CanucksArmy has no direct affiliation to the Vancouver Canucks, Canucks Sports & Entertainment, NHL, or NHLPA
3 Canucks Stars of the Week: Liam Öhgren and other young players leading the charge
alt
Photo credit: © Nick Turchiaro-Imagn Images
Arielle Lalande
Jan 12, 2026, 09:00 ESTUpdated: Jan 11, 2026, 18:53 EST
Welcome back to Stars of the Week at CanucksArmy! Every week, we’ll be bringing you our Top Three best and brightest performers on the Vancouver Canucks that week. Disagree with our picks or have your own stars to nominate? Let us know in the comments below!
There are no stars in a week where the Canucks dropped three games in a row, not in the true sense of the term ‘star.’ The Canucks lost to the Buffalo Sabres 5-3, although they had just enough of a comeback effort without entirely spoiling the tank campaign. Their 5-1 loss against the surging Detroit Red Wings and brutal 5-0 shutout loss to a reinvigorated Toronto Maple Leafs team were much uglier.
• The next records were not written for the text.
<file path="src/rtl/sram_arbiter_pkg.sv">
// Shared constants and types for the SRAM arbiter: reset level, memory
// direction encoding, stall encoding and the arbiter FSM state encoding.
package sram_arbiter_pkg;

    localparam logic RST_ENABLE = 1'b0;

    typedef logic mem_rw_t;
    localparam mem_rw_t MEM_RW_READ  = 1'b0;
    localparam mem_rw_t MEM_RW_WRITE = 1'b1;

    localparam logic STALL_YES = 1'b1;
    localparam logic STALL_NO  = 1'b0;

    typedef enum logic [1:0] {
        ARB_IDLE   = 2'd0,
        ARB_ACCESS = 2'd1,
        ARB_DONE   = 2'd2
    } arb_state_e;

    typedef enum logic {
        OWN_IF  = 1'b0,
        OWN_MEM = 1'b1
    } arb_owner_e;

endpackage

</file>
<file path="src/rtl/sram_arbiter_if.sv">
// Requester-side bus of the SRAM arbiter: fetch port, data port and the
// per-port stall requests toward the pipeline controller.
//
// Handshake: a requester raises *_req as a level and holds it, with its
// address/data, until it sees *_ack. *_ack is a one-cycle pulse and the
// matching *_rdata is valid only in that cycle. Values presented after the
// grant are ignored; the arbiter works from its latched copy.
interface sram_arbiter_if #(
    parameter int ADDR_W = 16,
    parameter int DATA_W = 16
);
    import sram_arbiter_pkg::*;

    logic              if_req;
    logic [ADDR_W-1:0] if_addr;
    logic [DATA_W-1:0] if_rdata;
    logic              if_ack;

    logic              mem_req;
    mem_rw_t           mem_rw;
    logic [ADDR_W-1:0] mem_addr;
    logic [DATA_W-1:0] mem_wdata;
    logic [DATA_W-1:0] mem_rdata;
    logic              mem_ack;

    logic              stall_req_if;
    logic              stall_req_mem;

    // Pipeline side: issues requests, receives data, acks and stalls.
    modport master (
        output if_req, if_addr, mem_req, mem_rw, mem_addr, mem_wdata,
        input  if_rdata, if_ack, mem_rdata, mem_ack, stall_req_if, stall_req_mem
    );

    // Arbiter side.
    modport slave (
        input  if_req, if_addr, mem_req, mem_rw, mem_addr, mem_wdata,
        output if_rdata, if_ack, mem_rdata, mem_ack, stall_req_if, stall_req_mem
    );

endinterface

</file>
<file path="src/rtl/sram_arbiter.sv">
// Single-port asynchronous SRAM arbiter. MEM has priority over IF; each
// transaction is IDLE -> ACCESS (WAIT_CYCLES cycles) -> DONE (ack) -> IDLE.
// All SRAM strobes, acks and read data are registered; strobes are computed
// from the next-state values so they line up with the state they belong to.
module sram_arbiter
    import sram_arbiter_pkg::*;
#(
    parameter int WAIT_CYCLES = 3,
    parameter int ADDR_W      = 16,
    parameter int DATA_W      = 16
) (
    input  logic              clk,
    input  logic              rst,
    sram_arbiter_if.slave     bus,
    output logic [ADDR_W-1:0] ram_addr,
    output logic [DATA_W-1:0] ram_wdata,
    output logic              ram_wdata_oe,
    input  logic [DATA_W-1:0] ram_rdata,
    output logic              ram_ce_n,
    output logic              ram_oe_n,
    output logic              ram_we_n,
    output arb_state_e        dbg_state
);

    localparam int CNT_W = $clog2(WAIT_CYCLES + 1);
    localparam logic [CNT_W-1:0] CNT_MAX = CNT_W'(WAIT_CYCLES);
    localparam logic [CNT_W-1:0] CNT_ONE = CNT_W'(1);

    arb_state_e        state_q, state_d;
    logic [CNT_W-1:0]  cnt_q, cnt_d;
    arb_owner_e        owner_q, owner_d;
    logic [ADDR_W-1:0] addr_q, addr_d;
    mem_rw_t           rw_q, rw_d;
    logic [DATA_W-1:0] wdata_q, wdata_d;
    logic [DATA_W-1:0] if_rdata_q, if_rdata_d;
    logic [DATA_W-1:0] mem_rdata_q, mem_rdata_d;
    logic              if_ack_q, if_ack_d;
    logic              mem_ack_q, mem_ack_d;
    logic [ADDR_W-1:0] ram_addr_q, ram_addr_d;
    logic [DATA_W-1:0] ram_wdata_q, ram_wdata_d;
    logic              ram_wdata_oe_q, ram_wdata_oe_d;
    logic              ram_ce_n_q, ram_ce_n_d;
    logic              ram_oe_n_q, ram_oe_n_d;
    logic              ram_we_n_q, ram_we_n_d;
    logic              in_access;

    // Next-state, latch and registered-output computation.
    always_comb begin
        state_d     = state_q;
        cnt_d       = cnt_q;
        owner_d     = owner_q;
        addr_d      = addr_q;
        rw_d        = rw_q;
        wdata_d     = wdata_q;
        if_rdata_d  = if_rdata_q;
        mem_rdata_d = mem_rdata_q;
        if_ack_d    = 1'b0;
        mem_ack_d   = 1'b0;

        case (state_q)
            ARB_IDLE: begin
                if (bus.mem_req) begin
                    owner_d = OWN_MEM;
                    addr_d  = bus.mem_addr;
                    rw_d    = bus.mem_rw;
                    wdata_d = bus.mem_wdata;
                    cnt_d   = CNT_ONE;
                    state_d = ARB_ACCESS;
                end else if (bus.if_req) begin
                    owner_d = OWN_IF;
                    addr_d  = bus.if_addr;
                    rw_d    = MEM_RW_READ;
                    cnt_d   = CNT_ONE;
                    state_d = ARB_ACCESS;
                end
            end
            ARB_ACCESS: begin
                if (cnt_q == CNT_MAX) begin
                    cnt_d   = '0;
                    state_d = ARB_DONE;
                    if (owner_q == OWN_MEM) begin
                        mem_ack_d = 1'b1;
                        if (rw_q == MEM_RW_READ) mem_rdata_d = ram_rdata;
                    end else begin
                        if_ack_d   = 1'b1;
                        if_rdata_d = ram_rdata;
                    end
                end else begin
                    cnt_d = cnt_q + CNT_ONE;
                end
            end
            // Requests are deliberately not sampled here.
            ARB_DONE: state_d = ARB_IDLE;
            default:  state_d = ARB_IDLE;
        endcase

        // The write pulse sits strictly inside the access window so address
        // and data are stable for at least one cycle on either side.
        in_access      = (state_d == ARB_ACCESS);
        ram_addr_d     = in_access ? addr_d : ram_addr_q;
        ram_wdata_d    = (in_access && rw_d == MEM_RW_WRITE) ? wdata_d : ram_wdata_q;
        ram_wdata_oe_d = in_access && (rw_d == MEM_RW_WRITE);
        ram_ce_n_d     = !in_access;
        ram_oe_n_d     = !(in_access && rw_d == MEM_RW_READ);
        ram_we_n_d     = !(in_access && rw_d == MEM_RW_WRITE &&
                           cnt_d > CNT_ONE && cnt_d < CNT_MAX);
    end

    // FSM and all registered outputs; reset drops any in-flight access.
    always_ff @(posedge clk) begin
        if (rst == RST_ENABLE) begin
            state_q        <= ARB_IDLE;
            cnt_q          <= '0;
            owner_q        <= OWN_IF;
            addr_q         <= '0;
            rw_q           <= MEM_RW_READ;
            wdata_q        <= '0;
            if_rdata_q     <= '0;
            mem_rdata_q    <= '0;
            if_ack_q       <= 1'b0;
            mem_ack_q      <= 1'b0;
            ram_addr_q     <= '0;
            ram_wdata_q    <= '0;
            ram_wdata_oe_q <= 1'b0;
            ram_ce_n_q     <= 1'b1;
            ram_oe_n_q     <= 1'b1;
            ram_we_n_q     <= 1'b1;
        end else begin
            state_q        <= state_d;
            cnt_q          <= cnt_d;
            owner_q        <= owner_d;
            addr_q         <= addr_d;
            rw_q           <= rw_d;
            wdata_q        <= wdata_d;
            if_rdata_q     <= if_rdata_d;
            mem_rdata_q    <= mem_rdata_d;
            if_ack_q       <= if_ack_d;
            mem_ack_q      <= mem_ack_d;
            ram_addr_q     <= ram_addr_d;
            ram_wdata_q    <= ram_wdata_d;
            ram_wdata_oe_q <= ram_wdata_oe_d;
            ram_ce_n_q     <= ram_ce_n_d;
            ram_oe_n_q     <= ram_oe_n_d;
            ram_we_n_q     <= ram_we_n_d;
        end
    end

    assign bus.if_rdata      = if_rdata_q;
    assign bus.if_ack        = if_ack_q;
    assign bus.mem_rdata     = mem_rdata_q;
    assign bus.mem_ack       = mem_ack_q;
    assign bus.stall_req_if  = (rst != RST_ENABLE && bus.if_req && !if_ack_q)
                               ? STALL_YES : STALL_NO;
    assign bus.stall_req_mem = (rst != RST_ENABLE && bus.mem_req && !mem_ack_q)
                               ? STALL_YES : STALL_NO;

    assign ram_addr     = ram_addr_q;
    assign ram_wdata    = ram_wdata_q;
    assign ram_wdata_oe = ram_wdata_oe_q;
    assign ram_ce_n     = ram_ce_n_q;
    assign ram_oe_n     = ram_oe_n_q;
    assign ram_we_n     = ram_we_n_q;
    assign dbg_state    = state_q;

endmodule
</file>
<file path="src/flat_wrapper.sv">
// flat-port wrapper written by rule: the top's interface ports become plain ports
module sram_arbiter_flat import sram_arbiter_pkg::*;
#(
    parameter int WAIT_CYCLES = 3,
    parameter int ADDR_W      = 16,
    parameter int DATA_W      = 16
)
  (clk, rst, ram_addr, ram_wdata, ram_wdata_oe, ram_rdata, ram_ce_n, ram_oe_n, ram_we_n, dbg_state, bus_if_req, bus_if_addr, bus_mem_req, bus_mem_rw, bus_mem_addr, bus_mem_wdata, bus_if_rdata, bus_if_ack, bus_mem_rdata, bus_mem_ack, bus_stall_req_if, bus_stall_req_mem);
  sram_arbiter_if #(.ADDR_W(ADDR_W), .DATA_W(DATA_W)) bus_i ();
  input  logic clk;
  input  logic rst;
  output logic [ADDR_W-1:0] ram_addr;
  output logic [DATA_W-1:0] ram_wdata;
  output logic ram_wdata_oe;
  input  logic [DATA_W-1:0] ram_rdata;
  output logic ram_ce_n;
  output logic ram_oe_n;
  output logic ram_we_n;
  output arb_state_e dbg_state;
  input wire logic [$bits(bus_i.if_req)-1:0] bus_if_req;
  input wire logic [$bits(bus_i.if_addr)-1:0] bus_if_addr;
  input wire logic [$bits(bus_i.mem_req)-1:0] bus_mem_req;
  input wire logic [$bits(bus_i.mem_rw)-1:0] bus_mem_rw;
  input wire logic [$bits(bus_i.mem_addr)-1:0] bus_mem_addr;
  input wire logic [$bits(bus_i.mem_wdata)-1:0] bus_mem_wdata;
  output wire logic [$bits(bus_i.if_rdata)-1:0] bus_if_rdata;
  output wire logic [$bits(bus_i.if_ack)-1:0] bus_if_ack;
  output wire logic [$bits(bus_i.mem_rdata)-1:0] bus_mem_rdata;
  output wire logic [$bits(bus_i.mem_ack)-1:0] bus_mem_ack;
  output wire logic [$bits(bus_i.stall_req_if)-1:0] bus_stall_req_if;
  output wire logic [$bits(bus_i.stall_req_mem)-1:0] bus_stall_req_mem;
  assign bus_i.if_req = bus_if_req;
  assign bus_i.if_addr = bus_if_addr;
  assign bus_i.mem_req = bus_mem_req;
  assign bus_i.mem_rw = bus_mem_rw;
  assign bus_i.mem_addr = bus_mem_addr;
  assign bus_i.mem_wdata = bus_mem_wdata;
  assign bus_if_rdata = bus_i.if_rdata;
  assign bus_if_ack = bus_i.if_ack;
  assign bus_mem_rdata = bus_i.mem_rdata;
  assign bus_mem_ack = bus_i.mem_ack;
  assign bus_stall_req_if = bus_i.stall_req_if;
  assign bus_stall_req_mem = bus_i.stall_req_mem;
  sram_arbiter #(.WAIT_CYCLES(WAIT_CYCLES), .ADDR_W(ADDR_W), .DATA_W(DATA_W)) u_core (.clk(clk), .rst(rst), .bus(bus_i), .ram_addr(ram_addr), .ram_wdata(ram_wdata), .ram_wdata_oe(ram_wdata_oe), .ram_rdata(ram_rdata), .ram_ce_n(ram_ce_n), .ram_oe_n(ram_oe_n), .ram_we_n(ram_we_n), .dbg_state(dbg_state));
endmodule
</file>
They’ve now extended their losing streak to six games in a row and have yet to win in 2026. In the enduring words of our old friend Charlie Brown, good grief. 
During weeks such as these, there will always be better performers than others, even when the criteria for a decent performance reach new lows never before thought possible. It’s not lowering standards, it’s adjusting expectations. 

Jake DeBrusk

After suffering a lengthy drought on the offensive side last month, including a healthy scratch, DeBrusk managed some slight redemption this week. DeBrusk had power play goals in back-to-back games – the only goal in Detroit – which makes 11 out of his 12 goals this season on the power play. This might be the closest the Canucks are going to get to a special teams expert this season. He also got roughed around like he was in a tumble dryer, drawing the penalty against the Sabres that led to his goal with a high stick, and colliding face-first with ex-Bruins teammate Brandon Carlo, now a Leaf.
It is not groundbreaking for a player known to run hot and cold to do just that, but with the Canucks in their current state, the cold phases are that much more noticeable when there isn’t even strength goal scoring coming from elsewhere to cover it up. Speaking of running cold, Brock Boeser picked up assists on both of DeBrusk’s goals, but continues to face a similar drought. While DeBrusk seems to have benefited from his coach-mandated time out to regroup mentally and physically, it is time to consider whether Boeser might as well. 

Liam Öhgren

Liam Öhgren is one of the more interesting storylines to come out of the Quinn Hughes trade. This young forward has been a joy to watch, even while he is still learning and earning his way to ice time. He’s been an unexpected jolt of energy added to a young forward group with the likes of Nils Höglander, Aatu Räty, Linus Karlsson, and Max Sasson currently playing. The unstoppable force of the Canucks’ lethargy and rock-bottom state has met the immovable object of the new guard’s bright-eyed and bushy-tailed attitudes. While it seems to be the young defencemen bearing the most of the pressure and learning the hardest lessons at this point – make no mistake, they should be making mistakes to learn from –  the young forwards have had to step up while veterans have struggled. Now, it has not been fun to watch some of the veteran blueliners making overt mistakes alongside the rookies, but I digress. 
Öhgren has been a bright spot in a very dark time for the Canucks. He has been rewarded in turn, skating in the top six, and putting up very solid underlying offensive numbers to boot. Take his goal against the Sabres, for example. Linus Karlsson identifies a perfect opportunity to pass to Öhgren rather than battle for the puck at the net with all five Sabres skaters now in the zone. 
Öhgren is open near the boards, since his countryman Nosh Östlund can’t catch up to him and fumbles his one-to-one coverage, and Öhgren shoots through the traffic of Bowen Byram, Max Sasson, and Ukko-Pekka Luukkonen to find the net. Confidently going for this shot rather than desperately looking for a teammate who simply isn’t there to pass to is the difference between the Canucks of the last year and a half and the Canucks of the future. Treating the puck like a prize rather than a live grenade is a start for this team moving forward. 

Nils Höglander

I have seen enough from Höglander since he returned from his extended injury recovery to know that he should be in the lineup, full stop. 
If the Canucks are in a rebuild, continuing to sit Höglander or giving him a limited fourth-line role makes little to no sense. He is young enough to be a part of the new Canucks generation, with enough experience of the highest highs and lowest lows the team has seen over the past few years to lead. He has the potential to be a bridge between two player groups – the Hughes-Demko-Boeser-Pettersson era and the present. He’s been shaped by the horrors, yet he still has a hunger to play and win and earn his spot. There is no use in wasting that. The choice now is either invest in young talent or continue to flounder with no direction. Rebuild or do not rebuild; there is no try. Or, whatever Yoda said.